- _Assignment_
Your answer should be one number, the count of lines in the data that hold "state".

- _Task input_
`config.mk`:
```
export PLATFORM = sky130hd
export DESIGN_NAME = fifo_handoff_mutex
export DESIGN_NICKNAME = d
export VERILOG_FILES = /design/src/hw/rtl/fhm_pkg.sv /design/src/hw/rtl/fifo_handoff_mutex.sv /design/src/hw/rtl/fhm_queue.sv /design/src/hw/rtl/fhm_ctrl.sv
export SDC_FILE = /design/constraint.sdc
export NUM_CORES = 1
export LEC_CHECK = 0
export ABC_AREA = 1
export BUFFER_PORTS_ARGS = -buffer_cell sky130_fd_sc_hd__buf_2
export CORE_UTILIZATION = 55
export DETAILED_ROUTE_END_ITERATION = 16
export HOLD_SLACK_MARGIN = 0.05
export PLACE_DENSITY = 0.78
export SETUP_SLACK_MARGIN = 0.1
export SLEW_MARGIN = 20
export SYNTH_ARGS = -nofsm -noshare
export SYNTH_HDL_FRONTEND = slang
export SYNTH_SLANG_ARGS = --single-unit
```
`constraint.sdc`:
```
create_clock -name clk -period 2.29 [get_ports clk]
set_input_delay 0.1145 -clock clk [delete_from_list [all_inputs] [get_ports clk]]
set_output_delay 0.1145 -clock clk [all_outputs]
set_load 0.1 [all_outputs]
```
`src/hw/rtl/fhm_pkg.sv`:
```
// Shared types and constants for the FIFO handoff mutex.
package fhm_pkg;

	localparam int NUM_THREADS = 16;
	localparam int TID_W       = 4;
	localparam int IDX_W       = $clog2(NUM_THREADS);
	localparam int CNT_W       = $clog2(NUM_THREADS + 1);

	typedef enum logic [1:0] {
		OP_LOCK   = 2'd0,
		OP_UNLOCK = 2'd1,
		OP_CHECK  = 2'd2
	} op_t;

	typedef enum logic [3:0] {
		ST_ACQUIRED        = 4'd0,
		ST_QUEUED          = 4'd1,
		ST_FREED           = 4'd2,
		ST_HANDOFF         = 4'd3,
		ST_HELD            = 4'd4,
		ST_NOT_HELD        = 4'd5,
		ST_RECURSIVE       = 4'd6,
		ST_NOT_OWNER       = 4'd7,
		ST_ALREADY_WAITING = 4'd8
	} status_t;

	typedef struct packed {
		logic             push;
		logic             pop;
		logic [IDX_W-1:0] tid;
	} fhm_qcmd_t;

	typedef struct packed {
		logic [IDX_W-1:0] head_tid;
		logic [CNT_W-1:0] count;
		logic             waiting;
		logic             full;
	} fhm_qstat_t;

	typedef struct packed {
		status_t          status;
		logic [TID_W-1:0] woken_id;
		logic             owner_valid;
		logic [TID_W-1:0] owner_id;
	} fhm_res_t;

endpackage

```
`src/hw/rtl/fifo_handoff_mutex.sv`:
```
// Top level of the FIFO handoff mutex: request register, decision, result register.
//
//  channel   handshake            payload
//  request   start / busy         operation, thread_id
//  result    done (one cycle)     status, woken_id, owner_valid, owner_id
//
// A request is taken whenever start is high; busy is always low, so one
// request per cycle is sustained. Its result appears once it has passed
// the request register and the result register. Owner state and
// queue are updated in the cycle the request sits in the request register.
// Reset frees the lock, empties the queue and clears all waiting flags.
// The receiver cannot stall; done lasts exactly one cycle per result.
module fifo_handoff_mutex import fhm_pkg::*; (
	input  logic             clk,
	input  logic             arst_n,
	input  logic             start,
	output logic             busy,
	input  logic [1:0]       operation,
	input  logic [TID_W-1:0] thread_id,
	output logic             done,
	output logic [3:0]       status,
	output logic [TID_W-1:0] woken_id,
	output logic             owner_valid,
	output logic [TID_W-1:0] owner_id
);

	logic             valid_s1;
	logic [1:0]       op_s1;
	logic [TID_W-1:0] tid_s1;
	logic             valid_s2;
	fhm_res_t         res;
	fhm_res_t         res_s2;

	assign busy = 1'b0;

	always_ff @(posedge clk or negedge arst_n) begin
		if (!arst_n) begin
			valid_s1 <= 1'b0;
			valid_s2 <= 1'b0;
		end else begin
			valid_s1 <= start && !busy;
			valid_s2 <= valid_s1;
		end
	end

	always_ff @(posedge clk) begin
		op_s1  <= operation;
		tid_s1 <= thread_id;
		res_s2 <= res;
	end

	fhm_ctrl u_ctrl (
		.clk       (clk),
		.arst_n    (arst_n),
		.valid     (valid_s1),
		.operation (op_s1),
		.thread_id (tid_s1),
		.res       (res)
	);

	assign done        = valid_s2;
	assign status      = res_s2.status;
	assign woken_id    = res_s2.woken_id;
	assign owner_valid = res_s2.owner_valid;
	assign owner_id    = res_s2.owner_id;

endmodule

```
`src/hw/rtl/fhm_queue.sv`:
```
// Waiter FIFO with per-thread waiting flags.
module fhm_queue import fhm_pkg::*; (
	input  logic       clk,
	input  logic       arst_n,
	input  fhm_qcmd_t  cmd,
	output fhm_qstat_t stat
);

	logic [IDX_W-1:0] slot_q [NUM_THREADS];
	logic [IDX_W-1:0] head_q;
	logic [IDX_W-1:0] tail_q;
	logic [CNT_W-1:0] count_q;
	logic [NUM_THREADS-1:0] flags_q;
	logic [IDX_W-1:0] head_tid;

	assign head_tid      = slot_q[head_q];
	assign stat.head_tid = head_tid;
	assign stat.count    = count_q;
	assign stat.waiting  = flags_q[cmd.tid];
	assign stat.full     = (count_q >= CNT_W'(NUM_THREADS));

	always_ff @(posedge clk) begin
		if (cmd.push) begin
			slot_q[tail_q] <= cmd.tid;
		end
	end

	always_ff @(posedge clk or negedge arst_n) begin
		if (!arst_n) begin
			head_q  <= '0;
			tail_q  <= '0;
			count_q <= '0;
			flags_q <= '0;
		end else if (cmd.push) begin
			tail_q           <= (tail_q == IDX_W'(NUM_THREADS - 1)) ? '0 : tail_q + 1'b1;
			count_q          <= count_q + 1'b1;
			flags_q[cmd.tid] <= 1'b1;
		end else if (cmd.pop) begin
			head_q            <= (head_q == IDX_W'(NUM_THREADS - 1)) ? '0 : head_q + 1'b1;
			count_q           <= count_q - 1'b1;
			flags_q[head_tid] <= 1'b0;
		end
	end

	a_push_pop_excl: assert property (@(posedge clk) disable iff (!arst_n)
		!(cmd.push && cmd.pop))
		else $error("queue push and pop in one cycle");

	a_count_flags: assert property (@(posedge clk) disable iff (!arst_n)
		$countones(flags_q) == int'(count_q))
		else $error("waiting flags disagree with queue count");

endmodule

```
`src/hw/rtl/fhm_ctrl.sv`:
```
// Lock decision logic: owner state and queue commands.
module fhm_ctrl import fhm_pkg::*; (
	input  logic             clk,
	input  logic             arst_n,
	input  logic             valid,
	input  logic [1:0]       operation,
	input  logic [TID_W-1:0] thread_id,
	output fhm_res_t         res
);

	logic             lock_busy_q;
	logic [IDX_W-1:0] owner_q;
	logic             lock_busy_d;
	logic [IDX_W-1:0] owner_d;
	logic [IDX_W-1:0] tid;
	logic             mine;
	status_t          status;
	logic [IDX_W-1:0] woken;
	fhm_qcmd_t        qcmd;
	fhm_qstat_t       qstat;

	assign tid  = thread_id[IDX_W-1:0];
	assign mine = lock_busy_q && (owner_q == tid);

	fhm_queue u_queue (
		.clk    (clk),
		.arst_n (arst_n),
		.cmd    (qcmd),
		.stat   (qstat)
	);

	always_comb begin
		lock_busy_d = lock_busy_q;
		owner_d     = owner_q;
		woken       = '0;
		qcmd.push   = 1'b0;
		qcmd.pop    = 1'b0;
		qcmd.tid    = tid;
		unique case (op_t'(operation))
			OP_LOCK: begin
				if (mine) begin
					status = ST_RECURSIVE;
				end else if (qstat.waiting || qstat.full) begin
					status = ST_ALREADY_WAITING;
				end else if (!lock_busy_q) begin
					lock_busy_d = 1'b1;
					owner_d     = tid;
					status      = ST_ACQUIRED;
				end else begin
					qcmd.push = valid;
					status    = ST_QUEUED;
				end
			end
			OP_UNLOCK: begin
				if (!mine) begin
					status = ST_NOT_OWNER;
				end else if (qstat.count != '0) begin
					woken    = qstat.head_tid;
					owner_d  = qstat.head_tid;
					qcmd.pop = valid;
					status   = ST_HANDOFF;
				end else begin
					lock_busy_d = 1'b0;
					status      = ST_FREED;
				end
			end
			default: begin
				status = mine ? ST_HELD : ST_NOT_HELD;
			end
		endcase
		res.status      = status;
		res.woken_id    = TID_W'(woken);
		res.owner_valid = lock_busy_d;
		res.owner_id    = lock_busy_d ? TID_W'(owner_d) : '0;
	end

	always_ff @(posedge clk or negedge arst_n) begin
		if (!arst_n) begin
			lock_busy_q <= 1'b0;
			owner_q     <= '0;
		end else if (valid) begin
			lock_busy_q <= lock_busy_d;
			owner_q     <= owner_d;
		end
	end

	a_waiters_need_owner: assert property (@(posedge clk) disable iff (!arst_n)
		(qstat.count != '0) |-> lock_busy_q)
		else $error("waiters queued on a free lock");

	a_error_no_change: assert property (@(posedge clk) disable iff (!arst_n)
		valid && (status == ST_RECURSIVE || status == ST_NOT_OWNER ||
		status == ST_ALREADY_WAITING) |=> $stable(lock_busy_q) && $stable(owner_q))
		else $error("error status changed lock state");

endmodule

```
==> metrics.yaml <==
status: "complete, no violations"
max_stage_delay_ps: 430
fin_nets: 726
drv_cap: 0
max-clock-path-buffers: 2
grt_usage_pct: 27.2
p_leak_uw: 0.00309
antenna_found_initial: 0
critical_path_class: "reg -> reg"
cpMaxStageDelayCell: "dfxtp_4"
syn_area_per_cell_um2: 8.68
io-pin-count: 24
worst_pin_slew_ps: 857
p_sw_uw: 2490
critPathLaunchType: "register"
synth_area_leaders: "edfxtp_1, dfrtp_1, nand2_1, dfxtp_1, nor2_1"
r2r_setup_slack_ps: 80
skew_ps: 6.93
vdd_drop_max_uv: 588
yosys_warnings: 0
pwr-share-seq_pct: 36.6
globalRoute.totalOverflow: 0
final_core_util_pct: 70.5
die_y_um: 103
cellInternalPower_uw: 4760
p_clk_share_pct: 36.0
drtIter0Drc: 368
yosysSeqAreaShare_pct: 57.4
drive_gt1_share_pct: 20.9
whs_ps: 229
synth_seq_cells: 119
cp_common_cell: "nand2_1"
worstPathMaxFanout: 8
critPathArrivalTime_ps: 2630
die-width_um: 103
rows: 36
clk_latency_ps: 530
slew_viol_final: 0
cp.required_ps: 2700
hold_viol: 0
r2r_cells: 17
crit_chain: "clkinv_2 -> nand2_1 -> nand2_1 -> nand2_1 -> nand2_1 -> nand2_1 -> nand2_1 -> inv_2 -> nand4_4 -> ha_4 -> a21o_1 -> a31oi_2 -> inv_1 -> nand2_1 -> nand2_1 -> nand2_1 -> nand2_1"
mappedNetlistNets: 661
numCtsBuffers: 17
setup-tns-final_ps: 0
htreeDepth: 4
drtAntennaViolNets: 0
cts_sinks: 119
synthDistinctLibCells: 37
reg2reg_from: "tid_s1[0]"
grt_pass1_wl_mm: 21.1
routed-via-count: 4629
instances_no_fill: 854
final_cell_area_um2: 6930
syn_inst: 643
grt_max_degree: 37
min_path_type: "in -> async"
drc: 0
wl_per_cell_um: 15.8
first_pass_iters: 5
max_slew_margin_pct: 42.9
p_sw_share_pct: 34.4
hpwl_mm: 8.55
gp_congestion: 0.871
placed_cell_area_um2: 5930
design.core.area_um2: 9820
start_util_pct: 56.8
area_growth_pct: 24.1
clock_tree.root_cell: "clkbuf_8"
startpoint: "tid_s1[0]"
nFillCells: 722
fmax_ghz: 0.452
endpoint_kind: "register"
wl_mm: 13.5
netlist_area_um2: 5580
n_antenna_cell: 0
finalSetupViolCount: 0
yosys.area.top_type: "edfxtp_1"
cts.clk_slew.worst_paths_ps: 60
synth_top_area_share_pct: 34.4
place_inst: 800
dieArea_um2: 10600
rsz0062_at_grt: "true"
period_minus_slack_ps: 2210
io_buffer_count: 22
grt_pass1_vias: 4403
via_per_inst: 5.42
cts_tree: "yes"
comb_power_share_pct: 27.4
powerDensity_nw_per_um2: 1050
post-route-period-util_pct: 96.6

- _Result_
3